产品简介

DNA 含量分析在流式细胞检测中，占有相当大的比例。通过这种方法，研究者可以进行抗癌药物的毒性评估，并对恶性肿瘤细胞的预后效果及进展程度进行分析。在细胞周期检测中，DNA 含量也同样作为重要的分析手段而被广泛应用。通过细胞 DNA 含量的测定，可计算各细胞周期的百分率，也可通过 DNA 片段化检测、DNA 双染标记等方法检测细胞凋亡。Cell Cycle Assay Kit 试剂盒，可快速完成细胞周期的分析，操作简便。本产品使用碘化丙啶 (PI) 作为 DNA 荧光染料，通过流式细胞术得到细胞周期中 G0/G1，G2 和 S 期细胞的比例。

产品组成

储存条件

2-8 度避光保存。冰袋运输。

使用方法

方法 1-无需固定细胞的快速检测方法

1. 将细胞密度调整为 1～5×10^6 cells/mL。
2. 取 1 mL 的细胞悬液加入到 1.5 mL 微量管中，在 1,000×g 离心 3-5min，弃上清。
3. 加入 1 mL Assay buffer 和 10 μL Permeabilization solution
4. 涡旋振荡 5 - 10 秒混匀。室温避光孵育 30 min，立刻进行流式检测。

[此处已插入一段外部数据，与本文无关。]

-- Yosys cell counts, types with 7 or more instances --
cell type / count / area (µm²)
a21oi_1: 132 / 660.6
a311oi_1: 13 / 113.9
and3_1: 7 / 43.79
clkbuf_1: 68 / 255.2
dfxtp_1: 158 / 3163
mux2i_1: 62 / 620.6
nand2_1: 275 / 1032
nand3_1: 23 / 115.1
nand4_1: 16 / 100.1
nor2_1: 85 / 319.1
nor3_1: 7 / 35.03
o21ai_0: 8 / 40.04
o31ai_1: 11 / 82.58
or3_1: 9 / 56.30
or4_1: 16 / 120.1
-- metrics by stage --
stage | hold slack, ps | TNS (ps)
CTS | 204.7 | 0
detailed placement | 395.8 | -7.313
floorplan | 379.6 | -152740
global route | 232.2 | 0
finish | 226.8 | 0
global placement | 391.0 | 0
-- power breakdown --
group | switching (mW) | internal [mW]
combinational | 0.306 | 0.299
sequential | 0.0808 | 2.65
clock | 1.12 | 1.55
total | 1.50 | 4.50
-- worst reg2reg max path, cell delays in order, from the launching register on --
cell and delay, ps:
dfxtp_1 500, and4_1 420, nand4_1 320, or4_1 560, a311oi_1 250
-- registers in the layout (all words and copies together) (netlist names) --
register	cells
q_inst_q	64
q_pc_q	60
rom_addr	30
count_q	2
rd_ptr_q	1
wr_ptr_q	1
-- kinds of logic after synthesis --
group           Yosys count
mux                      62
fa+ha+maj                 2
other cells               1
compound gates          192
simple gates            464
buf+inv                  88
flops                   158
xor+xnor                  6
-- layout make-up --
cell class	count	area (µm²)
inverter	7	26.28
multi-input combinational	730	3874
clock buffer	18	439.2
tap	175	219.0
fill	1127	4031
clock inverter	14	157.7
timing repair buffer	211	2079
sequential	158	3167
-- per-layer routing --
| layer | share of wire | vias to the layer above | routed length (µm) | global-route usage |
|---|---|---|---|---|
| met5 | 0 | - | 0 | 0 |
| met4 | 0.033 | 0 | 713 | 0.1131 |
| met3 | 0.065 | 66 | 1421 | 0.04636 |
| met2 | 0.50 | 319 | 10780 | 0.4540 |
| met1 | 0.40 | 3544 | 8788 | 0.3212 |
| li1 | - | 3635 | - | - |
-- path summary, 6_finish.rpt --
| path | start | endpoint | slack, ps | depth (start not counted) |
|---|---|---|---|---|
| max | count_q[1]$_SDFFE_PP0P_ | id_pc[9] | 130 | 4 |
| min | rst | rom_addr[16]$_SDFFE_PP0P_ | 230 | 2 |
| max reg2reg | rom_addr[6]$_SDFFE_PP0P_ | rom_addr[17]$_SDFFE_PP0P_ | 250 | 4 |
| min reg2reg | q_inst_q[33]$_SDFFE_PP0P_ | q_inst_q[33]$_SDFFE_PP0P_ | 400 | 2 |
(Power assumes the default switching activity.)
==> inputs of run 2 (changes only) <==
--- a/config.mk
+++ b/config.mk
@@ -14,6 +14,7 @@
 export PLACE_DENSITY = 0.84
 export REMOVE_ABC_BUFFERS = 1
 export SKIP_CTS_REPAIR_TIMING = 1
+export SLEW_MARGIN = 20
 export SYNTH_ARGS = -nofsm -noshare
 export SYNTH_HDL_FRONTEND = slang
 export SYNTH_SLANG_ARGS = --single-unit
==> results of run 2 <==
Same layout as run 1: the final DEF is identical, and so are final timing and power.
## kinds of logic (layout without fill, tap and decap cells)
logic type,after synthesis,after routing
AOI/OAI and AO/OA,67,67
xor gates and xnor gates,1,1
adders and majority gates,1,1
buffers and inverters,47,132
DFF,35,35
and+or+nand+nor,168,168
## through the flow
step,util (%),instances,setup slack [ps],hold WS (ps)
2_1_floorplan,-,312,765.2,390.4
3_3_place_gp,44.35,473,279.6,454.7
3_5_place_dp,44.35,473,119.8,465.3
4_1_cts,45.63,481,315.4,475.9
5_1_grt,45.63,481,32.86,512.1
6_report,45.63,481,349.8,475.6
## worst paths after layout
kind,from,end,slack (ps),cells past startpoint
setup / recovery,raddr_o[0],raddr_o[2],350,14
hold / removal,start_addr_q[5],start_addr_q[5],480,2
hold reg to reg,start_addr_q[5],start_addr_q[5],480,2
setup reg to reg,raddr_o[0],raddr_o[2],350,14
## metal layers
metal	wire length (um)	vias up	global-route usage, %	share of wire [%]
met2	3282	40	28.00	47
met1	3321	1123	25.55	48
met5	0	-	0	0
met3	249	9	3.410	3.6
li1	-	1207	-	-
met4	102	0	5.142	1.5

如需在荧光显微镜下观察，则离心细胞，弃上清，加入新鲜缓冲液重悬。滴加 1 滴细胞悬液至载玻片，盖上盖玻片后使用合适的滤光片进行观察。

方法 2-固定细胞的检测方法

1. 将细胞密度调整为 1～5×10^6 cells/mL。
2. 取 1 mL 的细胞悬液加入到 1.5 mL 微量管中，在 1,000×g 离心 3-5 min。
3. 弃上清，并在细胞团中加入 1 mL 的-20℃保存的 70%乙醇。
4. 涡旋振荡使细胞分散，4℃固定 2 h，固定 12-24 小时可能效果更好。
5. 1,000×g 离心 3-5 min 后，去除乙醇。
6. 加入 1 mL PBS 缓冲液清洗细胞，在 1,000×g 离心 3 min。
7. 弃上清液后加入 1mL Assay buffer。
8. 涡旋振荡使细胞分散，在 37℃避光孵育 30 min。随后可以 4ºC 或冰浴避光存放

建议染色完 24 小时内进行流式检测，最好能在当日完成流式检测。